Hello good people.
My name is Mollie and I haven't had a blog post in four months.
My last post was written under the influence of Dilaudid, which I LOVE by the way, and I ended up spending 8 days in the hospital and the better part of a month recuperating from that medical mystery. They initially thought Crohn's, then they changed their minds, then they came back to Crohn's, then we did test upon test upon test and I swallowed a tiny Asian cameraman (long story) and 56, 000 pictures of the inside of my digestive tract later, they told me there was nothing wrong with me.
Obviously "they" have very little psychiatric training.
So, for the past few months I've suffered the ongoing, but much less severe, effects of "nothing wrong with me" disease, and I've learned a bit about what I can and cannot eat and can and cannot do. I've taken this whole thing as God trying to tell me I can't do it all. That or maybe I should change my diet. I'd prefer to think it's God speaking to me... That's much more reasonable than considering changing my diet. I might shrivel up and die without 5 cokes a day.
But enough about me.
The boys are doing well. They've both started school. Dax had already started transitioning into a classroom one day a week for a couple of hours at the end of last year's school year, and my TyTy, never to be outdone, tested into the school system at the end of the year. We had his IEP in July and, one very persuasive letter later, I have both the boys in the same classroom. They only go for half-days four days a week, but I am already seeing a difference in Ty's language... Which is great, because the little asshole (did I just type that out loud?) completed testing yesterday and, dum dum dum, he has autism.
What's that now?
Not Asperger's. Not PDD. Not SPD. Not ADHD. Not JLHD Syndrome (Just Like His Daddy Syndrome for you non-medical folks). Autism. Classic autism.
Holy crap on a cracker.
I won't say we were surprised. I won't say we didn't see the signs. I won't say the doctors are crazy and they got it wrong.

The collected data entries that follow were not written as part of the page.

module logic_check( 
    input           rstn,
    input           clk,
    input           clear_fail,
    input           laser_pulse_in,
    input           laser_ready,
    input [31:0]    pulse_width_lower_limit,
    input [31:0]    pulse_width_upper_limit,
    input [31:0]    rate_lower_limit,
    output reg      pulse_lower_limit_fail,
    output reg      pulse_upper_limit_fail,
    output reg      rate_lower_limit_fail,
    output reg      edge_detect_1st,
    output reg      edge_detect_2nd,
    output          width_limit_window,
    output reg      pulse_check,
    output reg      period_check,
    output reg      pulse_limit_check
);
parameter   IDLE         = 0,
            WIDTH_CHECK  = 1,
            RATE_CHECK   = 2, 
      CHECK_LOWER_WINDOW = 3, 
      CHECK_UPPER_WINDOW = 4, 
            DONE         = 5;
reg [3:0]  state,window_state,edge_detect_state;
reg        laser_pulse_d1,laser_pulse_d2,laser_pulse_d3,laser_pulse_d4,laser_pulse_d5;
reg [31:0] count,window_count;
reg pulse_width_limit_window;
reg [3:0] edge_count;
reg [31:0] pulse_width_lower_limit_d,pulse_width_upper_limit_d;
reg [15:0] clk_count;
wire pulse_clk;
reg laser_pulse;
reg clear_fail_d1,clear_fail_d2,clear_fail_d3,clear_fail_d4,clear_fail_all;
assign width_limit_window = pulse_width_limit_window;
assign pulse_clk = clk_count[2];
always @(posedge clk or negedge rstn) begin
      if (!rstn) begin
           clk_count <= 0;
      end else begin
                  clk_count <= clk_count + 1;
               end
end
always @(posedge clk or negedge rstn) begin
      if (!rstn) begin
           clear_fail_d1 <= 0;
           clear_fail_d2 <= 0;
           clear_fail_d3 <= 0;
           clear_fail_d4 <= 0;
      end else begin
                  clear_fail_d1 <= clear_fail;
                  clear_fail_d2 <= clear_fail_d1;
                  clear_fail_d3 <= clear_fail_d2;
				  clear_fail_d4 <= clear_fail_d3 | clear_fail_d2 | clear_fail_d1 | clear_fail;
               end
end
always @(posedge pulse_clk,negedge rstn)
begin
    if (!rstn) begin
        laser_pulse <= 0;     
    end else begin
                laser_pulse <= laser_pulse_in & laser_ready;
              end
end
always @(posedge pulse_clk,negedge rstn)
begin
    if (!rstn) begin
        laser_pulse_d1 <= 0;     
        edge_detect_1st <= 0;    
        edge_detect_2nd <= 0;   
        edge_count <= 0;   
        edge_detect_state <= IDLE;
    end else begin
                laser_pulse_d1 <= laser_pulse;
                case(edge_detect_state)
                     IDLE : begin
						         edge_detect_2nd <= 0;
								 if (!laser_pulse_d1 & laser_pulse) begin
									 edge_detect_1st <= 1; 
									 edge_detect_state <= DONE;
								 end
                            end
                     DONE : begin
						         edge_detect_1st <= 0; 
                                 if (laser_pulse_d1 & !laser_pulse) begin
									 edge_detect_2nd <= 1;
									 edge_detect_state <= IDLE;
								 end
                            end
                endcase
            end
end
always @(posedge pulse_clk,negedge rstn)
begin
    if (!rstn) begin
        count <= 0;  
        pulse_lower_limit_fail <= 0;
        pulse_upper_limit_fail <= 0;
        rate_lower_limit_fail <= 0;
        pulse_check <= 0;
        period_check <= 0;
		pulse_limit_check <= 0;
		clear_fail_all <= 0;
        state <= IDLE;
    end else begin			
                clear_fail_all <= clear_fail_d4;		
                case(state)
                     IDLE : begin
                                if (edge_detect_1st) begin
                                     count <= count + 2;
                                     state <= WIDTH_CHECK;
							    end else count <= 0;
                            end
               WIDTH_CHECK: begin
				   				pulse_check <= 1;
				                period_check <= 0;
				                count <= count + 1;
                                if (count > 32'h2f5) pulse_limit_check <= 1;     
                                if (!laser_pulse_d1) begin
									pulse_limit_check <= 0; 
                                    if (count > pulse_width_upper_limit) begin     
                                        pulse_upper_limit_fail <= 1;
                                        state <= DONE;
                                    end else begin
												if (count < pulse_width_lower_limit) begin     
													pulse_lower_limit_fail <= 1;
													state <= DONE;
												end else state <= RATE_CHECK;
											 end
                                end  
                            end
               RATE_CHECK: begin
				                pulse_check <= 0;
				                period_check <= 1;
								pulse_limit_check <= 0;
								if (count == 32'h013123) pulse_limit_check <= 1;     
                                if (laser_pulse_d1) begin
									pulse_limit_check <= 0; 
                                    if (count < rate_lower_limit) begin              
                                        rate_lower_limit_fail <= 1;
                                        state <= DONE;
                                    end else begin
									             count <= 1;
									             state <= WIDTH_CHECK;
										     end
                                end else begin
											if (count > rate_lower_limit) begin
												count <= 0;
												state <= IDLE;
											end else count <= count + 1;
										 end
                            end
                     DONE : begin
                                if (pulse_lower_limit_fail | pulse_upper_limit_fail | rate_lower_limit_fail) begin
                                    if (clear_fail_all) begin
                                        count <= 0;
                                        pulse_lower_limit_fail <= 0;
                                        pulse_upper_limit_fail <= 0;
                                        rate_lower_limit_fail <= 0;
                                        state <= IDLE;
                                    end
                                end 
                            end
                endcase
            end
end
always @(posedge pulse_clk,negedge rstn)
begin
    if (!rstn) begin
        window_count <= 0;
        pulse_width_lower_limit_d <= 0;
        pulse_width_upper_limit_d <= 0;
        pulse_width_limit_window <= 0;
        window_state <= IDLE;
    end else begin
		        pulse_width_lower_limit_d <= pulse_width_lower_limit;
		        pulse_width_upper_limit_d <= pulse_width_upper_limit;
                case(window_state)
                     IDLE : begin
                                if (edge_detect_1st) begin
                                    window_count <= window_count + 1;
                                    window_state <= CHECK_LOWER_WINDOW;
                                end
                            end
        CHECK_LOWER_WINDOW: begin
                                window_count <= window_count + 1;
                                if (window_count == pulse_width_lower_limit_d) begin
									pulse_width_limit_window <= 1;
                                    window_state <= CHECK_UPPER_WINDOW;
                                end 
                            end
        CHECK_UPPER_WINDOW: begin
                                if (window_count == pulse_width_upper_limit_d) begin
                                    window_count <= 0;
                                    pulse_width_limit_window <= 0;
                                    window_state <= IDLE;
                                end else begin
                                              window_count <= window_count + 1;
                                         end
                            end
                endcase
            end
end
endmodule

I will say he's precious and adorable and hilarious and quirky and loving and full of potential. And such a weirdo. He'll break out of the baby gate to go brush his teeth. He'll come up missing and be cleaning the shower. He'll sit in the driveway and pour rocks on his head for an hour. He'll pick his nose and bring it to me, wipe it on my arm, and say "Thank you." God bless America, he's the funniest creature I've ever met and he's going to make some lucky woman furious and very confused one day.
I don't struggle so much with the diagnosis for him. It was tough to hear, but I know my baby and I know his strengths and I don't worry so much yet. I know things will get more complicated as he gets older, but right now he's happy and he's bright and he's so eager to learn. He loves pleasing others, and, as a behavior analyst who's worked with tons of other people's children, I know the kids who want to learn, and who want to please you, are the ones who catch on the fastest. Ty will be fine.
Where I struggle is the guilt. Every mother has guilt. Special needs mamas doubly so, I think. I agonized for a long time over the twins and what I could have done differently and how I obviously suck as a mother if I can't even carry my babies long enough for them to thrive. I finally came to terms with that and let it go, or mostly so, and now, damn. I'm like, 0 for 3. It's a hard place to be because I really do think my kids are pretty perfect. They have never, ever disappointed me. Irritated me? Sure. Pushed me to the point of daydreaming about child abuse? Daily. But they've never let me down, and I am so damn proud of them...
But still I struggle. I should have been able to provide them the best genes, the best womb, the best prenatal care, the best whatever they needed up until birth, and then the best everything after. Where did I fail them? At what point did that thing happen that led to that little ripple that changed the course of their lives from easy breezy to damn, son, you're gonna have to work a whole lot harder than everyone else?
But then I return to being so extremely grateful that they are not average or normal or typical. They're extraordinary and amazing. People know my babies and love my babies and fight for my babies and pray for my babies and they make this world better and happier and bring love into it. So why do I feel guilty?
I just do :)
So thus begins the next chapter of whatever the hell kind of story this is. And as we do this we also add in the complications of doing it separated and selling a house and trying to figure out what on God's green earth is coming next.
Say what you will, it never, ever gets boring. Lord, sometimes I wish it would.